Electrical – Design of Butterworth high-pass filter

I am trying to design, and later implement, a Butterworth high-pass filter with a cut-off frequency of 8kHz and a decay rate of 60dB/decade.

For this filter \$ \omega_c = 50265.4824 rad/s\$ (converting from Hz)

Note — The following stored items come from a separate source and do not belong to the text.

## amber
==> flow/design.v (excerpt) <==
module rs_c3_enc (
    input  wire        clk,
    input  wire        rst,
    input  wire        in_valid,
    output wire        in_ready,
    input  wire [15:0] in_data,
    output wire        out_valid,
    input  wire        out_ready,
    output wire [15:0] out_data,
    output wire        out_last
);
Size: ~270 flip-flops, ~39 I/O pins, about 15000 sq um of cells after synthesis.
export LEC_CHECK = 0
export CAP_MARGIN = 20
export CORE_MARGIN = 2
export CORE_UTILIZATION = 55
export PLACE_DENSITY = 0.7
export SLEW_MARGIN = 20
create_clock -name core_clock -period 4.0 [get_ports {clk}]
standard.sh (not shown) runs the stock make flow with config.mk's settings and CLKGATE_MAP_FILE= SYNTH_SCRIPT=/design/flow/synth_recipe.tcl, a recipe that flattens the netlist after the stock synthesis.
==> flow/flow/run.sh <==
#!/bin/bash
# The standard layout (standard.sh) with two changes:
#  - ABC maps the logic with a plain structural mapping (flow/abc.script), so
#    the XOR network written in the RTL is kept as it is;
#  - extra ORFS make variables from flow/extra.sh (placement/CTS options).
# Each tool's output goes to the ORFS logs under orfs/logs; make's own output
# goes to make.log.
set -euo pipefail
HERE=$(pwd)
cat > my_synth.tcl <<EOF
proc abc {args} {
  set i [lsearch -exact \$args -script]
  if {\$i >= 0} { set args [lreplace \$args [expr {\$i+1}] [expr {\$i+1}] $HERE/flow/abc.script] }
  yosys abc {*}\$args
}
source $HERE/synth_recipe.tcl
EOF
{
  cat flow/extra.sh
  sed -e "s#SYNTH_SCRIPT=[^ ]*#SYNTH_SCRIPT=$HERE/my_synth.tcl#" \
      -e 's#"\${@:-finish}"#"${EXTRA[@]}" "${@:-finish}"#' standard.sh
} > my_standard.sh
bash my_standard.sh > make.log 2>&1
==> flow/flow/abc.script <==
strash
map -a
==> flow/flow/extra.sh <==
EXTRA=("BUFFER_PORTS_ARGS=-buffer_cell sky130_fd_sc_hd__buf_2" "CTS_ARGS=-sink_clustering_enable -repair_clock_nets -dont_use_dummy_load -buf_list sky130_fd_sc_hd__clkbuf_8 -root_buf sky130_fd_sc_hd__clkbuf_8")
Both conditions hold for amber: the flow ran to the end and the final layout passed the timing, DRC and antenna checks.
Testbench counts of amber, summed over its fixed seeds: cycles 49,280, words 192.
From an optimization exercise on the open Yosys and OpenROAD flow, aimed at small area; shortcuts taken in it are not production practice. Only simulation tests tie the RTL to the original design; equivalence was not proved. The flow treats the clock pin as an ideal source, which a real chip does not have. Power figures rest on the tool's default switching activity, not on a simulated workload.

## word_codec
module word_codec (
    input              clk,
    input              rst,
    input              enc_valid,
    input              enc_dram,
    input              enc_poison,
    input      [127:0] enc_data,
    input      [23:0]  enc_addr,
    input      [17:0]  enc_row,
    output reg         enc_out_valid,
    output reg [15:0]  enc_check,
    input              dec_valid,
    input              dec_dram,
    input      [127:0] dec_data,
    input      [15:0]  dec_check,
    input      [23:0]  dec_addr,
    input      [17:0]  dec_row,
    output reg         dec_out_valid,
    output reg [127:0] dec_out_data,
    output reg [8:0]   dec_out_check,
    output reg [2:0]   dec_class,
    output reg         dec_hash_err,
    output reg         dec_ce,
    output reg         dec_ue
);
Size in the first run: about 520 I/O pins, ~13000 sq um of cells after synthesis.
==> flow/config.mk <==
export PLATFORM = sky130hd
export DESIGN_NAME = word_codec
export DESIGN_NICKNAME = word_codec
export VERILOG_FILES = /design/flow/design.v
export SDC_FILE = /design/flow/constraint.sdc
export NUM_CORES = 4
export LEC_CHECK = 0
export CAP_MARGIN = 20
export CORE_MARGIN = 2
export CORE_UTILIZATION = 40
export SLEW_MARGIN = 20
export BUFFER_PORTS_ARGS = -buffer_cell sky130_fd_sc_hd__buf_1
==> flow/constraint.sdc <==
create_clock -name core_clock -period 10.0 [get_ports {clk}]
set_input_delay 2.0000 -clock core_clock [delete_from_list [all_inputs] [get_ports {clk}]]
set_output_delay 2.0000 -clock core_clock [all_outputs]
set_load 0.01 [all_outputs]
standard.sh (not shown) runs the stock make flow with config.mk's settings and CLKGATE_MAP_FILE= SYNTH_SCRIPT=/design/flow/synth_recipe.tcl, a recipe that flattens the netlist after the stock synthesis.
==> flow/flow/run.sh <==
#!/bin/bash
# Standard layout, with every port buffered by the smallest buffer cell.
set -euo pipefail
echo 'export BUFFER_PORTS_ARGS = -buffer_cell sky130_fd_sc_hd__buf_1' >> config.mk
bash standard.sh > standard.log 2>&1
The baseline went through all stages and came out clean.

So far i have determined the order of the required filter as:

$$order = \frac{\text{desired roll off}}{20dB/decade}$$
$$=\frac{60dB/decade}{20dB/decade} = 3_{rd} \text{ order filter}$$

I will be using this equation for a normalised low pass third order filter:

$$H_{LN}(sL_n)=\frac{a_0}{b_0 +b1SL_n +b_2SL_n^2 +SL_n^3}$$

and i have obtained \$b_n\$ terms from the following table which comes from G.E Carlson signals and linear system analysis:

so we have \$b_0 = 1, b_1 = 2,b_2 = 2\$

Next i want to frequency transform this transfer function to that of a high pass filter so i will replace $$SL_n$$ by $$\frac{\omega _c}{S}$$

with \$ a_0 = b_0 \times G_{DC} = 1 \times 1 = 1\$

resulting in $$HL_n(\frac{\omega_c}{S}) = \frac{1}{1 + \frac{2\omega_c}{S} + \frac{2{\omega_c}^2}{S^2} +\frac{\omega_c^3}{S^3}} $$

I'm a little lost here as we now have \$S^n\$ terms as 1 over in the denominator. To get the form of the transfer function back to normal i got the lowest common denominator which then gives:

$$HL_n(\frac{\omega_c}{S}) = \frac{S^3}{S^3 +2\omega_c S^2 + 2\omega_c ^2 S + \omega_c ^3}$$

Using the Bode plot function in Matlab:

wc = 50265.4824;
num = [1]
den = [1 2*wc 2*wc^2 wc^3]
opts = bodeoptions('cstprefs');
opts.FreqUnits='Hz';
G = tf(num, den)
bode(G,opts), grid;

This is clearly not correct as what is displayed in the magnitude plot is that of a low pass and not of a high pass so i have gone wrong somewhere. Any help would be greatly appreciated!